Will we be able to flatten the climate curve?

The curve has been all the rage of late, especially flattening it.
Do a quick Google search and you will find no end to boldly named mathematical curves – from the flamboyantly coined Cissoid of Diocles to the more simply put but no less impenetrable Devil’s Curve.
If you want to know more about them, you have come to the wrong place. This is about a good old basic curve which charts a couple of variables, such as the daily number of COVID-19 cases against the time since the first case emerged.
The flatter the curve, the more manageable it is.
While the world focuses on the coronavirus, there is another form of this simple curve that we desperately need to flatten; but it is soaring like a Trumpian rocketship. The Keeling Curve is a graph showing the accumulation of carbon dioxide (CO2) in the Earth’s atmosphere.

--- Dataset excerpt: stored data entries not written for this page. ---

File: src/design/mvm_pkg.sv
// Shared types and constants for the streamed matrix-vector multiply.
// No dependencies; every other file in the design refers to it by scoped names.
`default_nettype none

package mvm_pkg;

    localparam int DATA_W      = 32;
    localparam int INDEX_W     = 3;
    localparam int ROW_OUT_W   = 4;
    // Position arithmetic width: holds COLS up to 64 plus an index without wrap.
    localparam int POS_W       = 7;
    localparam int QUEUE_DEPTH = 3;
    localparam int QPTR_W      = 2;
    localparam int LEVEL_W     = 2;

    localparam logic KIND_LOAD   = 1'b0;
    localparam logic KIND_MATRIX = 1'b1;

    typedef logic [DATA_W-1:0] data_t;

    // Control that rides with one product through the multiply stage.
    typedef struct packed {
        logic                 valid;
        logic                 last_col;
        logic                 final_row;
        logic [ROW_OUT_W-1:0] row;
    } mac_ctrl_t;

    typedef struct packed {
        logic [ROW_OUT_W-1:0] row;
        data_t                dot_product;
        logic                 final_row;
    } result_t;

endpackage

`default_nettype wire

File: src/design/matrix_vector_multiply_core.sv
// Channel   Ports                                   Moves
// input     s_valid s_ready s_kind s_index s_value   vector load or matrix element
// result    m_valid m_ready m_row m_dot_product      one finished row
//           m_final_row
// One item transfers per cycle while s_ready is high; a finished row is queued.
// The 32x32 multiply is registered, then added into the row accumulator.
// Vector elements sit in a ring of COLS cells that rotates once per matrix element.
// A three-entry result queue lets input run on while results wait; s_ready drops only
// when the queue and the multiply stage together could not absorb another row.
// Synchronous active-low reset clears counters, accumulator and queue, not vector cells.
`default_nettype none

module matrix_vector_multiply_core #(
    parameter int COLS = 8,
    parameter int ROWS = 16
) (
    input  wire logic                              aclk,
    input  wire logic                              aresetn,
    input  wire logic                              s_valid,
    output logic                                   s_ready,
    input  wire logic                              s_kind,
    input  wire logic [mvm_pkg::INDEX_W-1:0]       s_index,
    input  wire logic signed [mvm_pkg::DATA_W-1:0] s_value,
    output logic                                   m_valid,
    input  wire logic                              m_ready,
    output logic [mvm_pkg::ROW_OUT_W-1:0]          m_row,
    output logic signed [mvm_pkg::DATA_W-1:0]      m_dot_product,
    output logic                                   m_final_row
);

    localparam int COL_W = (COLS > 1) ? $clog2(COLS) : 1;
    localparam int ROW_W = (ROWS > 1) ? $clog2(ROWS) : 1;
    localparam logic [COL_W-1:0] LAST_COL = COL_W'(COLS - 1);
    localparam logic [ROW_W-1:0] LAST_ROW = ROW_W'(ROWS - 1);
    localparam logic [mvm_pkg::POS_W-1:0] COLS_POS = mvm_pkg::POS_W'(COLS);

    logic [COL_W-1:0]                   col_reg;
    logic [COL_W-1:0]                   col_next;
    logic [ROW_W-1:0]                   row_cnt_reg;
    logic [ROW_W-1:0]                   row_cnt_next;
    logic [ROW_W+mvm_pkg::ROW_OUT_W-1:0] row_wide;
    logic                               accept;
    logic                               mat_accept;
    logic                               load_accept;
    logic                               is_last_col;
    logic                               is_final_row;
    logic [mvm_pkg::POS_W-1:0]          idx_pos;
    logic [mvm_pkg::POS_W-1:0]          col_pos;
    logic [mvm_pkg::POS_W-1:0]          phys_pos;
    logic                               idx_in_range;
    mvm_pkg::data_t                     elem [COLS];
    mvm_pkg::mac_ctrl_t                 mac_ctrl;
    logic                               last_pending;
    logic                               push_valid;
    mvm_pkg::result_t                   push_data;
    mvm_pkg::result_t                   out_data;
    logic [mvm_pkg::LEVEL_W-1:0]        level;
    logic [mvm_pkg::LEVEL_W:0]          committed;

    // Reserve a queue slot for a row end still in the multiply stage.
    assign committed = {1'b0, level} + {{mvm_pkg::LEVEL_W{1'b0}}, last_pending};
    assign s_ready   = (committed <= (mvm_pkg::LEVEL_W + 1)'(mvm_pkg::QUEUE_DEPTH - 1));

    assign accept      = s_valid && s_ready;
    assign mat_accept  = accept && (s_kind == mvm_pkg::KIND_MATRIX);
    assign load_accept = accept && (s_kind == mvm_pkg::KIND_LOAD);

    assign is_last_col  = (col_reg == LAST_COL);
    assign is_final_row = (row_cnt_reg == LAST_ROW);

    always_comb begin
        col_next     = col_reg;
        row_cnt_next = row_cnt_reg;
        if (mat_accept) begin
            if (is_last_col) begin
                col_next     = '0;
                row_cnt_next = is_final_row ? '0 : row_cnt_reg + 1'b1;
            end else begin
                col_next = col_reg + 1'b1;
            end
        end
    end

    always_ff @(posedge aclk) begin
        if (!aresetn) begin
            col_reg     <= '0;
            row_cnt_reg <= '0;
        end else begin
            col_reg     <= col_next;
            row_cnt_reg <= row_cnt_next;
        end
    end

    // Cell p holds logical element (p + col) mod COLS; map a load index back to its cell.
    assign idx_pos      = mvm_pkg::POS_W'(s_index);
    assign col_pos      = mvm_pkg::POS_W'(col_reg);
    assign idx_in_range = (idx_pos < COLS_POS);
    assign phys_pos     = (idx_pos >= col_pos) ? (idx_pos - col_pos)
                                               : (idx_pos + COLS_POS - col_pos);

    for (genvar i = 0; i < COLS; i++) begin : g_cell
        mvm_cell u_cell (
            .aclk       (aclk),
            .shift_en   (mat_accept),
            .load_en    (load_accept && idx_in_range
                         && (phys_pos == mvm_pkg::POS_W'(i))),
            .load_data  (s_value),
            .shift_data (elem[(i + 1) % COLS]),
            .elem       (elem[i])
        );
    end

    assign row_wide = {{mvm_pkg::ROW_OUT_W{1'b0}}, row_cnt_reg};

    assign mac_ctrl.valid     = mat_accept;
    assign mac_ctrl.last_col  = is_last_col;
    assign mac_ctrl.final_row = is_final_row;
    assign mac_ctrl.row       = row_wide[mvm_pkg::ROW_OUT_W-1:0];

    mvm_mac u_mac (
        .aclk         (aclk),
        .aresetn      (aresetn),
        .in_ctrl      (mac_ctrl),
        .in_value     (s_value),
        .in_vec       (elem[0]),
        .last_pending (last_pending),
        .push_valid   (push_valid),
        .push_data    (push_data)
    );

    mvm_out_queue u_queue (
        .aclk       (aclk),
        .aresetn    (aresetn),
        .push_valid (push_valid),
        .push_data  (push_data),
        .pop_ready  (m_ready),
        .pop_valid  (m_valid),
        .pop_data   (out_data),
        .level      (level)
    );

    assign m_row         = out_data.row;
    assign m_dot_product = out_data.dot_product;
    assign m_final_row   = out_data.final_row;

endmodule

`default_nettype wire

File: src/design/mvm_cell.sv
// One vector cell of the rotating element ring.
// Depends on mvm_pkg for the element type.
`default_nettype none

module mvm_cell (
    input  wire logic          aclk,
    input  wire logic          shift_en,
    input  wire logic          load_en,
    input  wire mvm_pkg::data_t load_data,
    input  wire mvm_pkg::data_t shift_data,
    output mvm_pkg::data_t      elem
);

    mvm_pkg::data_t elem_reg;

    // Contents are undefined until loaded, so no reset.
    always_ff @(posedge aclk) begin
        if (load_en) begin
            elem_reg <= load_data;
        end else if (shift_en) begin
            elem_reg <= shift_data;
        end
    end

    assign elem = elem_reg;

endmodule

`default_nettype wire

File: src/design/mvm_mac.sv
// Multiply stage and row accumulator; emits one result per finished row.
// Depends on mvm_pkg for the control and result structs.
`default_nettype none

module mvm_mac (
    input  wire logic              aclk,
    input  wire logic              aresetn,
    input  wire mvm_pkg::mac_ctrl_t in_ctrl,
    input  wire mvm_pkg::data_t     in_value,
    input  wire mvm_pkg::data_t     in_vec,
    output logic                    last_pending,
    output logic                    push_valid,
    output mvm_pkg::result_t        push_data
);

    mvm_pkg::mac_ctrl_t ctrl_reg;
    mvm_pkg::data_t     prod_reg;
    mvm_pkg::data_t     acc_reg;
    mvm_pkg::data_t     acc_next;
    mvm_pkg::data_t     sum;

    // Low half of the product only; wraps the same for signed and unsigned.
    always_ff @(posedge aclk) begin
        if (!aresetn) begin
            ctrl_reg.valid <= 1'b0;
        end else begin
            ctrl_reg.valid <= in_ctrl.valid;
        end
        ctrl_reg.last_col  <= in_ctrl.last_col;
        ctrl_reg.final_row <= in_ctrl.final_row;
        ctrl_reg.row       <= in_ctrl.row;
        prod_reg           <= in_value * in_vec;
    end

    assign sum = acc_reg + prod_reg;

    always_comb begin
        acc_next = acc_reg;
        if (ctrl_reg.valid) begin
            acc_next = ctrl_reg.last_col ? '0 : sum;
        end
    end

    always_ff @(posedge aclk) begin
        if (!aresetn) begin
            acc_reg <= '0;
        end else begin
            acc_reg <= acc_next;
        end
    end

    assign last_pending          = ctrl_reg.valid && ctrl_reg.last_col;
    assign push_valid            = last_pending;
    assign push_data.row         = ctrl_reg.row;
    assign push_data.dot_product = sum;
    assign push_data.final_row   = ctrl_reg.final_row;

endmodule

`default_nettype wire

File: src/design/mvm_out_queue.sv
// Small result queue between the accumulator and the output channel.
// Depends on mvm_pkg for the result struct and the queue depth.
`default_nettype none

module mvm_out_queue (
    input  wire logic                          aclk,
    input  wire logic                          aresetn,
    input  wire logic                          push_valid,
    input  wire mvm_pkg::result_t              push_data,
    input  wire logic                          pop_ready,
    output logic                               pop_valid,
    output mvm_pkg::result_t                   pop_data,
    output logic [mvm_pkg::LEVEL_W-1:0]        level
);

    mvm_pkg::result_t                   entry_reg [mvm_pkg::QUEUE_DEPTH];
    logic [mvm_pkg::QPTR_W-1:0]         wr_ptr_reg;
    logic [mvm_pkg::QPTR_W-1:0]         wr_ptr_next;
    logic [mvm_pkg::QPTR_W-1:0]         rd_ptr_reg;
    logic [mvm_pkg::QPTR_W-1:0]         rd_ptr_next;
    logic [mvm_pkg::LEVEL_W-1:0]        count_reg;
    logic [mvm_pkg::LEVEL_W-1:0]        count_next;
    logic                               pop;

    localparam logic [mvm_pkg::QPTR_W-1:0] LAST_PTR =
        mvm_pkg::QPTR_W'(mvm_pkg::QUEUE_DEPTH - 1);

    assign pop = pop_valid && pop_ready;

    always_comb begin
        wr_ptr_next = wr_ptr_reg;
        rd_ptr_next = rd_ptr_reg;
        count_next  = count_reg;
        if (push_valid) begin
            wr_ptr_next = (wr_ptr_reg == LAST_PTR) ? '0 : wr_ptr_reg + 1'b1;
        end
        if (pop) begin
            rd_ptr_next = (rd_ptr_reg == LAST_PTR) ? '0 : rd_ptr_reg + 1'b1;
        end
        if (push_valid && !pop) begin
            count_next = count_reg + 1'b1;
        end else if (pop && !push_valid) begin
            count_next = count_reg - 1'b1;
        end
    end

    always_ff @(posedge aclk) begin
        if (!aresetn) begin
            wr_ptr_reg <= '0;
            rd_ptr_reg <= '0;
            count_reg  <= '0;
        end else begin
            wr_ptr_reg <= wr_ptr_next;
            rd_ptr_reg <= rd_ptr_next;
            count_reg  <= count_next;
        end
    end

    always_ff @(posedge aclk) begin
        if (push_valid) begin
            entry_reg[wr_ptr_reg] <= push_data;
        end
    end

    assign pop_valid = (count_reg != '0);
    assign pop_data  = entry_reg[rd_ptr_reg];
    assign level     = count_reg;

endmodule

`default_nettype wire
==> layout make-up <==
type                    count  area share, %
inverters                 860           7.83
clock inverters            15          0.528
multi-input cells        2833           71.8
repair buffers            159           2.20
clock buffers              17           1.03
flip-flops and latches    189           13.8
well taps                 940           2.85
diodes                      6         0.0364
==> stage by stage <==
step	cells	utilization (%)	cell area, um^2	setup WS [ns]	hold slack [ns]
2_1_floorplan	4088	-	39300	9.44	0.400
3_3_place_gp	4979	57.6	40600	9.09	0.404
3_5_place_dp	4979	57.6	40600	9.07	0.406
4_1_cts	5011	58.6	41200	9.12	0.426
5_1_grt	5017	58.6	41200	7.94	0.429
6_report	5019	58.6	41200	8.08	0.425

Yes, there we all were drinking in the reportedly cleaner air and clearer skies that the recent lockdowns have enabled, when CO2 goes and ruins everything.
It turns out that shutting down the world’s economy and air routes have not been enough to lower global emissions.
Record CO2 levels
Despite the brief environmental respite, CO2 levels hit a new record in May.
According to the Scripps Institution of Oceanography, atmospheric carbon dioxide reached more than 417 parts per million (ppm), the highest monthly level ever recorded in human history, the highest in fact for millions of years.
“People might be surprised to hear that the response to the coronavirus outbreak has not done more to influence CO2 levels,” said Professor Ralph Keeling, the head of the Scripps CO2 programme.
“The build-up of CO2 is a bit like trash in a landfill. As we keep emitting, it keeps piling up.”
Father-son science
The Keeling Curve is named not after Ralph but after his late father, Dave.
In March 1958, Charles David Keeling, continuing on initial findings he had made in 1953, began taking readings in the clear air atop the Mauna Loa volcano in Hawaii. The first measurements produced readings of around 313 ppm, which have increased every year since.
Keeling’s startling discovery brought the Earth’s living systems into sharp focus. It was realised that as CO2 levels increased, global temperatures were rising in tandem.
This led to another iconic climate graph – the so-called hockey-stick curve, first published by Michael Mann and colleagues at Penn State University in 1998 (PDF).
This showed the relatively stable global temperatures over the last thousand years and the sudden upward trend which began at the time of the industrial revolution. Of course, it is still climbing today.
Ralph Keeling continues his father’s work on the mountain. “It established as a fact that humans were impacting the planet on a global scale,” he said.
“The core problem is the burning of fossil fuels. It is not as if we are starting to curtail – it’s like you’ve got a weight problem and you try and deal with it by eating more and more.”
Professor Keeling said what has changed is that people are starting to feel the weirdness of the climate around them in terms of freak weather patterns and crop failures.
“It’s starting to creep into people’s lives,” he said. “I think it’s going to get a bit rough, to be honest, and I don’t see how we get around this without serious consequences.”